## Excerpted data
[Start of Attachment]
<file path="config.mk">
export PLATFORM = sky130hd
export DESIGN_NAME = approx_error_scanner
export DESIGN_NICKNAME = d
export VERILOG_FILES = /design/src/rtl/approx_eval_pkg.sv /design/src/rtl/madd_exact_ref.sv /design/src/rtl/approx_error_scanner.sv
export SDC_FILE = /design/constraint.sdc
export NUM_CORES = 1
export LEC_CHECK = 0
export CAP_MARGIN = 20
export CORE_MARGIN = 2
export CORE_UTILIZATION = 40
export DETAILED_ROUTE_END_ITERATION = 8
export PLACE_DENSITY_LB_ADDON = 0.12
export SLEW_MARGIN = 15
export SYNTH_ARGS = -nofsm -noshare
export SYNTH_HDL_FRONTEND = slang
export SYNTH_SLANG_ARGS = --single-unit
</file>
<file path="constraint.sdc">
create_clock -name clk -period 4.05 [get_ports clk]
set_input_delay 1.0125 -clock clk [delete_from_list [all_inputs] [get_ports clk]]
set_output_delay 1.0125 -clock clk [all_outputs]
set_load 0.01 [all_outputs]
</file>
<file path="src/rtl/approx_eval_pkg.sv">
// Shared types and arithmetic helpers for the approximate-circuit error scanner.
package approx_eval_pkg;

    localparam int DEF_OP_W  = 2;
    localparam int DEF_OUT_W = 4;

    typedef enum logic [1:0] {
        IDLE,
        SCAN,
        DRAIN,
        DONE
    } scan_state_t;

    function automatic logic [31:0] exact_madd(input logic [31:0] a,
                                               input logic [31:0] b,
                                               input logic [31:0] c);
        return a * b + c;
    endfunction

    function automatic logic [31:0] abs_diff(input logic [31:0] x,
                                             input logic [31:0] y);
        return (x > y) ? (x - y) : (y - x);
    endfunction

endpackage

</file>
<file path="src/rtl/madd_exact_ref.sv">
// Purpose: exact a*b+c truncated to OUT_W bits, golden reference for the scanner.
// Latency: purely combinational, zero cycles.
// Backpressure: none, output follows inputs continuously.
module madd_exact_ref
    import approx_eval_pkg::*;
#(
    parameter int OP_W  = DEF_OP_W,
    parameter int OUT_W = DEF_OUT_W
) (
    input  logic [OP_W-1:0]  a,
    input  logic [OP_W-1:0]  b,
    input  logic [OP_W-1:0]  c,
    output logic [OUT_W-1:0] y
);

    assign y = OUT_W'(exact_madd(32'(a), 32'(b), 32'(c)));

endmodule

</file>
<file path="src/rtl/approx_error_scanner.sv">
// Purpose: sweeps every vector through an approximate circuit and accumulates error stats vs exact a*b+c.
// Latency: start to done is 2^IN_W + 2 cycles; EARLY_ABORT_EN cuts the sweep at the first error above ET.
// Backpressure: none; start is ignored while busy, results hold until the next accepted start.
module approx_error_scanner
    import approx_eval_pkg::*;
#(
    parameter int OP_W  = DEF_OP_W,
    parameter int OUT_W = DEF_OUT_W,
    parameter int ET    = 3,
    parameter int IN_W  = 3 * OP_W
) (
    input  logic                  clk,
    input  logic                  rst,
    input  logic                  start,
    output logic [IN_W-1:0]       stim,
    input  logic [OUT_W-1:0]      approx_out,
    output logic                  busy,
    output logic                  done,
    output logic [OUT_W-1:0]      max_err,
    output logic [IN_W:0]         err_cnt,
    output logic [IN_W+OUT_W-1:0] err_sum,
    output logic [IN_W-1:0]       first_fail,
    output logic                  pass
`ifdef EARLY_ABORT_EN
    ,
    output logic                  aborted
`endif
);

    localparam logic [OUT_W-1:0] ET_V = OUT_W'(ET);

    scan_state_t      state;
    logic [IN_W-1:0]  smp_idx;
    logic [OUT_W-1:0] smp_approx;
    logic             smp_vld;
    logic             ff_vld;
    logic [OUT_W-1:0] smp_exact;
    logic [OUT_W-1:0] smp_err;
    logic             acc_en;

    // Response is captured one cycle after its vector is driven; the error is
    // evaluated from the captured copy so the exact path never sees stim directly.
    madd_exact_ref #(
        .OP_W  (OP_W),
        .OUT_W (OUT_W)
    ) u_exact (
        .a (smp_idx[OP_W-1:0]),
        .b (smp_idx[2*OP_W-1:OP_W]),
        .c (smp_idx[3*OP_W-1:2*OP_W]),
        .y (smp_exact)
    );

    assign smp_err = OUT_W'(abs_diff(32'(smp_exact), 32'(smp_approx)));
    assign acc_en  = smp_vld && ((state == SCAN) || (state == DRAIN));

    always_ff @(posedge clk) begin
        if (rst) begin
            state      <= IDLE;
            stim       <= '0;
            busy       <= 1'b0;
            done       <= 1'b0;
            max_err    <= '0;
            err_cnt    <= '0;
            err_sum    <= '0;
            first_fail <= '0;
            pass       <= 1'b0;
            smp_idx    <= '0;
            smp_approx <= '0;
            smp_vld    <= 1'b0;
            ff_vld     <= 1'b0;
`ifdef EARLY_ABORT_EN
            aborted    <= 1'b0;
`endif
        end else begin
            done <= 1'b0;

            if (acc_en) begin
                if (smp_err > max_err)
                    max_err <= smp_err;
                if (smp_err != '0) begin
                    err_cnt <= err_cnt + (IN_W+1)'(1);
                    err_sum <= err_sum + (IN_W+OUT_W)'(smp_err);
                    if (!ff_vld) begin
                        first_fail <= smp_idx;
                        ff_vld     <= 1'b1;
                    end
                end
            end

            case (state)
                IDLE: begin
                    if (start) begin
                        state      <= SCAN;
                        busy       <= 1'b1;
                        stim       <= '0;
                        max_err    <= '0;
                        err_cnt    <= '0;
                        err_sum    <= '0;
                        first_fail <= '0;
                        pass       <= 1'b0;
                        smp_vld    <= 1'b0;
                        ff_vld     <= 1'b0;
`ifdef EARLY_ABORT_EN
                        aborted    <= 1'b0;
`endif
                    end
                end
                SCAN: begin
                    smp_approx <= approx_out;
                    smp_idx    <= stim;
                    smp_vld    <= 1'b1;
                    stim       <= stim + IN_W'(1);
                    if (stim == '1)
                        state <= DRAIN;
                end
                DRAIN: begin
                    smp_vld <= 1'b0;
                    state   <= DONE;
                end
                DONE: begin
                    done  <= 1'b1;
                    busy  <= 1'b0;
                    pass  <= (max_err <= ET_V);
                    state <= IDLE;
                end
                default: state <= IDLE;
            endcase

`ifdef EARLY_ABORT_EN
            // Any sample above threshold ends the sweep; the vector already in flight is dropped.
            if (acc_en && (smp_err > ET_V)) begin
                state   <= DONE;
                smp_vld <= 1'b0;
                stim    <= '0;
                aborted <= 1'b1;
            end
`endif
        end
    end

endmodule

</file>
[End of Attachment]
## What you need to do
Scan the entries and show every line in which the word "DRAIN" is found.

## Response
        DRAIN,
    assign acc_en  = smp_vld && ((state == SCAN) || (state == DRAIN));
                        state <= DRAIN;
                DRAIN: begin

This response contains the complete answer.